• _Exercise requirements_
Word for word, restate the lines from the start of the data below through the line containing "- Registers take 264900 µm².".

Items from a data source
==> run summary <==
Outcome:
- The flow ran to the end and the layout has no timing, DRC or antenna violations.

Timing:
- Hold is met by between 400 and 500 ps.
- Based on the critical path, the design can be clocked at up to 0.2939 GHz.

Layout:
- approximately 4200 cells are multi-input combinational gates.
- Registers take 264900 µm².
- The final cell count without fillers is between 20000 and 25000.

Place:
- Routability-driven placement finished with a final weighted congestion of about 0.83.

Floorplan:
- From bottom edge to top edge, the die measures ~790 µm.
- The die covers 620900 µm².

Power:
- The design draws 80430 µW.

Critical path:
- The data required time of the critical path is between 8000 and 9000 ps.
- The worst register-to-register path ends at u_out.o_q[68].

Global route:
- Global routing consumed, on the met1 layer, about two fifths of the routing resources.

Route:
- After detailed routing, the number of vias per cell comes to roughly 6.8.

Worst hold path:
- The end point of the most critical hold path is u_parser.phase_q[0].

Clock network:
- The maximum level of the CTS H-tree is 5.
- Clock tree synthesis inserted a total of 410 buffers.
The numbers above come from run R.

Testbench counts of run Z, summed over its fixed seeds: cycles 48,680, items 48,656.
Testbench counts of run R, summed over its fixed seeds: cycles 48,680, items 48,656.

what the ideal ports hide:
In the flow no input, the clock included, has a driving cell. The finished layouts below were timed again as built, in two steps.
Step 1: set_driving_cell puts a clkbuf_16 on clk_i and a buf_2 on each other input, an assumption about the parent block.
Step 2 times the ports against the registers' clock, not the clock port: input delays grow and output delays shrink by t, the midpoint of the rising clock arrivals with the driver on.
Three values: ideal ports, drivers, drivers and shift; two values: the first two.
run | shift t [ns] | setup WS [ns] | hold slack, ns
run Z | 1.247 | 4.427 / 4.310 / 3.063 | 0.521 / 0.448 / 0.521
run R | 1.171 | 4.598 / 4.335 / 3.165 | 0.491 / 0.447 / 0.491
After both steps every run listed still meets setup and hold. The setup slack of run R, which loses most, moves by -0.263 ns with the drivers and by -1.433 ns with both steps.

• _Response box_
==> run summary <==
Outcome:
- The flow ran to the end and the layout has no timing, DRC or antenna violations.

Timing:
- Hold is met by between 400 and 500 ps.
- Based on the critical path, the design can be clocked at up to 0.2939 GHz.

Layout:
- approximately 4200 cells are multi-input combinational gates.
- Registers take 264900 µm².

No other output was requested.